I asked him once what he was writing: letters home, he said. That wasn’t all, though. He had an insatiable appetite for stories. Anything the locals could tell him he would note down. When his sight grew dim he taught me the Roman letters and dictated to me instead. I humoured him – who knew when such knowledge might not come in handy – but could write down little of what he so carefully spelt out to me. The names meant nothing, the thoughts, the forms of speech were too strange.

He spoke sometimes of his wife – always in loving terms. He didn’t blame her at all for not accompanying him. He’d ordered her not to come, in fact, he said. But his voice was always sad at such times. I could tell he missed her. More than her, though, he missed his city – the agora, the dinners with his friends. What do I know of such things? The back-alleys of Thrace are where I grew up.

I only saw him really excited once – when the news reached us at last that the emperor was dead. Old Augustus, sent down to the shades to languish with the souls of those he’d slaughtered. Do the dead hold grudges still, I wonder? The tribesmen think so – always on at me to expel some angry spirit or demon. Augustus would never get the chance to find out: the Romans declared him a god as soon as they could to keep him from the hungry teeth of the dead.

Or so he said, so little Ovid said. He got quite drunk that night, raving on and on about the old man and his ways – then turned to praise of the new ruler Germanicus, that golden boy who would bring back the Spring again.

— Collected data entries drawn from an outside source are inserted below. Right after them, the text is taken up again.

What follows belongs to an exercise in optimizing a design on an open flow for small area; a production flow would make more cautious choices. Only simulation tests tie the RTL to the original design; equivalence was not proved.

==> flow/design.v <==
`timescale 1ns / 1ps
module debounce(
    input [4:0] pb,
    input clk,
    input reset,
    input en,
    output any_out
    );
    reg [4:0] q0;
    reg r1;
    reg r2;
    always @(posedge clk) begin
        if (reset) begin
            q0 <= 0;
            r1 <= 0;
            r2 <= 0;
        end
        else if (en) begin
            q0 <= pb;
            r1 <= |(pb & ~q0);
            r2 <= r1;
        end
    end
    assign any_out = r2;
endmodule
`timescale 1ns / 1ps
module simon(
    input clk,
    input reset,
    input [4:0] buttons,
    output reg[3:0] led,
    output reg[5:0] state_led,
    output reg [6:0] out,
    output reg [3:0] anod
    );
    localparam [3:0] S_IDLE0  = 4'd0,    
                     S_IDLE1  = 4'd1,    
                     S_IDLEGO = 4'd2,    
                     S_ROFF   = 4'd4,    
                     S_IN1    = 4'd5,    
                     S_INE    = 4'd6,    
                     S_INO    = 4'd7,    
                     S_CHK    = 4'd8,    
                     S_GO1    = 4'd9,    
                     S_GO     = 4'd10,   
                     S_LEDD   = 4'd11,   
                     S_LEDS   = 4'd12;   
    reg [3:0] S;
    reg [4:0] j;
    reg [4:0] hi;
    always @(posedge clk) begin
        if (reset) begin
            j <= 5'd15;
            hi <= 0;
        end
        else begin
            j <= j + 1'b1;
            if (j == 5'd14)
                hi <= hi + 1'b1;
        end
    end
    wire tick = (j == 5'd31);
    wire db_en = (j[1:0] == 2'd2);
    wire [1:0] rnd_src = {j[1] ^ j[0], ~j[0]};
    wire r_any;
    debounce db(buttons, clk, reset, db_en, r_any);
    reg r_any_q;
    reg buttons_any_q;
    reg isPressed;
    reg [1:0] rnd;
    always @(posedge clk) begin
        r_any_q <= r_any;
        buttons_any_q <= |buttons;
        isPressed <= (buttons == 5'b10000);
        if (reset)
            rnd <= 0;
        else if ((|buttons) & ~buttons_any_q)
            rnd <= rnd_src;
    end
    wire r_rise = r_any & ~r_any_q;
    wire is_start = (buttons == 5'b10000);
    wire dir_ok = (buttons == 5'b00001) | (buttons == 5'b00010) |
                  (buttons == 5'b00100) | (buttons == 5'b01000);
    wire [1:0] benc = {buttons[2] | buttons[3], buttons[1] | buttons[3]};
    reg [4:0] W;        
    reg f32;            
    reg [4:0] P;        
    reg [4:0] ui;       
    reg [1:0] color;    
    reg [1:0] cur;      
    reg pend;
    reg [1:0] wbuf;
    reg mm;
    reg vf;
    reg v0;             
    reg [1:0] g0c;      
    reg x1;             
    reg [63:0] mr;
    reg [31:0] br;
    wire inS = (S == S_IN1) | (S == S_INE) | (S == S_INO);
    wire goS = (S == S_GO1) | (S == S_GO);
    wire req = r_rise & inS;
    wire wreq = req & dir_ok;
    wire pass = (j[2:0] == ui[2:0]);
    wire exec = (pend | wreq) & pass;
    wire [1:0] wcol = pend ? wbuf : benc;
    wire upd = (req & ~dir_ok) | exec;
    wire goclr = r_rise & goS & is_start;
    wire [1:0] wpt = ui[4:3] - j[4:3];    
    wire eqW = (j == W);
    wire [1:0] mhead = mr[1:0];
    wire mwe = (S == S_ROFF) & eqW;
    wire [1:0] min = mwe ? color : mhead;
    reg [1:0] m_at;
    always @(*) begin
        case (wpt)
            2'd0: m_at = mr[1:0];
            2'd1: m_at = mr[17:16];
            2'd2: m_at = mr[33:32];
            default: m_at = mr[49:48];
        endcase
    end
    wire wdiff = (wcol != m_at);
    wire w0 = (W == 5'd0);
    wire b_new = ~w0 | ~v0 | (g0c != color);
    wire b_tail = (exec && wpt == 2'd0) ? wdiff : (mwe ? b_new : br[0]);
    wire b_8  = (exec && wpt == 2'd1) ? wdiff : br[8];
    wire b_16 = (exec && wpt == 2'd2) ? wdiff : br[16];
    wire b_24 = (exec && wpt == 2'd3) ? wdiff : br[24];
    wire mis = vf & b_tail;
    wire fin = mm | mis | (w0 & x1);
    wire last = (P == W);
    wire [4:0] P1 = P + 1'b1;
    always @(posedge clk) begin
        mr <= {min, mr[63:2]};
        br <= {b_tail, br[31:25], b_24, br[23:17], b_16, br[15:9], b_8, br[7:1]};
        mm <= (S == S_CHK) & (mm | mis);
        vf <= tick | (vf & ~eqW);
        if (j == P)
            cur <= mr[1:0];
        wbuf <= wcol;
    end
    always @(posedge clk) begin
        if (reset) begin
            pend <= 0;
            ui <= 0;
            v0 <= 0;
            x1 <= 0;
        end
        else begin
            pend <= (pend | wreq) & ~pass;
            if (goclr)
                ui <= 0;
            else if (upd)
                ui <= (ui >= W) ? 5'd0 : ui + 1'b1;
            if (goclr) begin
                v0 <= 0;
                x1 <= 0;
            end
            else if (exec) begin
                if (ui == 5'd0)
                    v0 <= 1;
                else
                    x1 <= 1;
            end
        end
        if (exec && ui == 5'd0)
            g0c <= wcol;
    end
    always @(posedge clk) begin
        if (reset) begin
            S <= S_IDLE0;
            W <= 0;
            P <= 0;
            f32 <= 0;
        end
        else begin
            if (tick) begin
                case (S)
                    S_IDLE1, S_IDLEGO: begin
                        color <= rnd;
                        S <= S_ROFF;
                    end
                    S_ROFF: S <= S_IN1;
                    S_IN1, S_INE: S <= S_INO;
                    S_INO: begin
                        if (last) begin
                            P <= 0;
                            S <= S_CHK;
                        end
                        else begin
                            P <= P1;
                            S <= S_INE;
                        end
                    end
                    S_CHK: begin
                        if (fin) begin
                            W <= 0;
                            f32 <= 0;
                            S <= S_GO1;
                        end
                        else begin
                            W <= W + 1'b1;
                            f32 <= (W == 5'd31);
                            S <= (W == 5'd31) ? S_GO1 : S_LEDD;
                        end
                    end
                    S_GO1, S_GO: S <= isPressed ? S_IDLEGO : S_GO;
                    S_LEDD: begin
                        if (last) begin
                            color <= rnd;
                            P <= 0;
                            S <= S_ROFF;
                        end
                        else begin
                            color <= cur;
                            P <= P1;
                            S <= S_LEDS;
                        end
                    end
                    S_LEDS: begin
                        if (last || cur == color)
                            S <= S_LEDD;
                        else begin
                            color <= cur;
                            P <= P1;
                        end
                    end
                    default: ;
                endcase
            end
            if (S == S_IDLE0 && r_rise && is_start)
                S <= S_IDLE1;
        end
    end
    wire led_on = (S == S_ROFF) | (S == S_LEDS);
    always @(*) begin
        led = {led_on & (color == 2'd0), led_on & (color == 2'd1),
               led_on & (color == 2'd2), led_on & (color == 2'd3)};
        state_led = {1'b0,
                     (S == S_IDLEGO) | (S == S_GO),
                     (S == S_GO1) | (S == S_LEDD) | (S == S_LEDS),
                     (S == S_INE) | (S == S_INO) | (S == S_CHK),
                     (S == S_IN1),
                     (S == S_ROFF)};
    end
    wire [4:0] w_ones = W % 5'd10;
    wire [4:0] w_tens = W / 5'd10;
    reg [3:0] led_bcd;
    always @(*) begin
        case (hi[4:3])
            2'b00: begin anod = 4'b1110; led_bcd = f32 ? 4'd2 : w_ones[3:0]; end
            2'b01: begin anod = 4'b1101; led_bcd = f32 ? 4'd3 : {2'b00, w_tens[1:0]}; end
            2'b10: begin anod = 4'b1011; led_bcd = 4'd0; end
            default: begin anod = 4'b0111; led_bcd = 4'd0; end
        endcase
    end
    always @(*) begin
        case (led_bcd)
            4'd0: out = 7'b0000001;
            4'd1: out = 7'b1001111;
            4'd2: out = 7'b0010010;
            4'd3: out = 7'b0000110;
            4'd4: out = 7'b1001100;
            4'd5: out = 7'b0100100;
            4'd6: out = 7'b0100000;
            4'd7: out = 7'b0001111;
            4'd8: out = 7'b0000000;
            4'd9: out = 7'b0000100;
            default: out = 7'b0000001;
        endcase
    end
endmodule
Settings: LEC_CHECK=0, CAP_MARGIN=20, CORE_MARGIN=2, CORE_UTILIZATION=40, PLACE_DENSITY=0.6, SLEW_MARGIN=20; clock period 12.0 ns.
run.sh (not shown) runs the stock make flow with config.mk's settings and CLKGATE_MAP_FILE= SYNTH_SCRIPT=/design/flow/synth_recipe.tcl, a recipe that flattens the netlist after the stock synthesis.
Change:
--- a/flow/design.v
+++ b/flow/design.v
@@ -90,13 +90,11 @@
     reg [1:0] cur;      
     reg pend;
     reg [1:0] wbuf;
+    reg clr_p;
     reg mm;
     reg vf;
-    reg v0;             
-    reg [1:0] g0c;      
-    reg x1;             
     reg [63:0] mr;
-    reg [31:0] br;
+    reg [95:0] gr;
     wire inS = (S == S_IN1) | (S == S_INE) | (S == S_INO);
     wire goS = (S == S_GO1) | (S == S_GO);
     wire req = r_rise & inS;
@@ -106,35 +104,24 @@
     wire [1:0] wcol = pend ? wbuf : benc;
     wire upd = (req & ~dir_ok) | exec;
     wire goclr = r_rise & goS & is_start;
+    wire clrwin = clr_p & (S == S_ROFF);
     wire [1:0] wpt = ui[4:3] - j[4:3];    
     wire eqW = (j == W);
     wire [1:0] mhead = mr[1:0];
     wire mwe = (S == S_ROFF) & eqW;
     wire [1:0] min = mwe ? color : mhead;
-    reg [1:0] m_at;
-    always @(*) begin
-        case (wpt)
-            2'd0: m_at = mr[1:0];
-            2'd1: m_at = mr[17:16];
-            2'd2: m_at = mr[33:32];
-            default: m_at = mr[49:48];
-        endcase
-    end
-    wire wdiff = (wcol != m_at);
-    wire w0 = (W == 5'd0);
-    wire b_new = ~w0 | ~v0 | (g0c != color);
-    wire b_tail = (exec && wpt == 2'd0) ? wdiff : (mwe ? b_new : br[0]);
-    wire b_8  = (exec && wpt == 2'd1) ? wdiff : br[8];
-    wire b_16 = (exec && wpt == 2'd2) ? wdiff : br[16];
-    wire b_24 = (exec && wpt == 2'd3) ? wdiff : br[24];
-    wire mis = vf & b_tail;
-    wire fin = mm | mis | (w0 & x1);
+    wire [2:0] g_tail = (exec && wpt == 2'd0) ? {1'b1, wcol} : {gr[2] & ~clrwin, gr[1:0]};
+    wire [2:0] g_8  = (exec && wpt == 2'd1) ? {1'b1, wcol} : gr[26:24];
+    wire [2:0] g_16 = (exec && wpt == 2'd2) ? {1'b1, wcol} : gr[50:48];
+    wire [2:0] g_24 = (exec && wpt == 2'd3) ? {1'b1, wcol} : gr[74:72];
+    wire mis = g_tail[2] ? (~vf | (g_tail[1:0] != mhead)) : vf;
+    wire fin = mm | mis;
     wire last = (P == W);
     wire [4:0] P1 = P + 1'b1;
     always @(posedge clk) begin
         mr <= {min, mr[63:2]};
-        br <= {b_tail, br[31:25], b_24, br[23:17], b_16, br[15:9], b_8, br[7:1]};
-        mm <= (S == S_CHK) & (mm | mis);
+        gr <= {g_tail, gr[95:75], g_24, gr[71:51], g_16, gr[47:27], g_8, gr[23:3]};
+        mm <= (S == S_CHK) & fin;
         vf <= tick | (vf & ~eqW);
         if (j == P)
             cur <= mr[1:0];
@@ -144,8 +131,7 @@
         if (reset) begin
             pend <= 0;
             ui <= 0;
-            v0 <= 0;
-            x1 <= 0;
+            clr_p <= 1;
         end
         else begin
             pend <= (pend | wreq) & ~pass;
@@ -153,19 +139,11 @@
                 ui <= 0;
             else if (upd)
                 ui <= (ui >= W) ? 5'd0 : ui + 1'b1;
-            if (goclr) begin
-                v0 <= 0;
-                x1 <= 0;
-            end
-            else if (exec) begin
-                if (ui == 5'd0)
-                    v0 <= 1;
-                else
-                    x1 <= 1;
-            end
-        end
-        if (exec && ui == 5'd0)
-            g0c <= wcol;
+            if (goclr)
+                clr_p <= 1;
+            else if (tick && S == S_ROFF)
+                clr_p <= 0;
+        end
     end
     always @(posedge clk) begin
         if (reset) begin
Non-clock buffer count stays the same.
Synthesized cell count is higher by 13%.
Hold slack got worse by 12 ps.
Count of clock-buffer cells in the layout is higher by 7.
Die area grows by 21%.
First-iteration DRC count drops by 18%.
Design area went up by 22%.
Fmax drops by 6.2%.
Register-to-register slack gets worse by 490 ps.

[static timing again, ports no longer ideal]
The results above use ideal ports. As a check the final layouts listed here were re-extracted and re-timed, cells and wires unchanged. Step 1 (the two cells are an assumption about what drives the block):
set clk [get_ports {clk}]
set_driving_cell -lib_cell sky130_fd_sc_hd__clkbuf_16 $clk
set_driving_cell -lib_cell sky130_fd_sc_hd__buf_2 [delete_from_list [all_inputs] $clk]
Step 2 also shifts input and output timing later by t, the mid clock arrival at the registers, as if the neighbouring blocks saw the same clock. Three values: ideal ports, drivers, drivers and shift; two values: the first two.
run | t, ns | setup slack, ns | hold slack, ns | worst setup path at the end | worst register clock-pin slew, ns
the first run | 0.448 | 5.466 / 5.429 / 5.876 | 0.324 / 0.324 / 0.324 | register to output | 0.06 / 0.06
the second run | 0.542 | 5.035 / 4.993 / 5.535 | 0.313 / 0.313 / 0.313 | register to output | 0.07 / 0.07
After both steps every run listed still meets setup and hold.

It was Tiberius, the Emperor’s brooding hulk of an adoptive son, who took over the reins of power, though. When the next news came, a few months later, and he heard that his high spirits were dashed. I think he knew right then there’d be no recall. His bones would whiten here, not in the land of his fathers.

For a week he didn’t speak at all – to me or anyone else. He lay all day indoors in his little room. I brought him food he wouldn’t touch, tried to tempt him with broth and little delicacies – the small indulgences he took such childish delight in at other times.
Nothing worked. He wouldn’t write, even (and I took care to leave out his paper and ink, with well-sharpened pens nearby). He lay there on his bunk with his face to the wall.

I think that’s when his spirit died. When he took up his pen again it was to write curses only. All the tender entreaties had died – he poured out his vexations on some false friend, a shadow figure who stood for all who’d left him here, took delight in praising him when he was bright and famous, and shunned him and foreclosed on him the moment he fell.

That’s when I decided to walk into his dreams.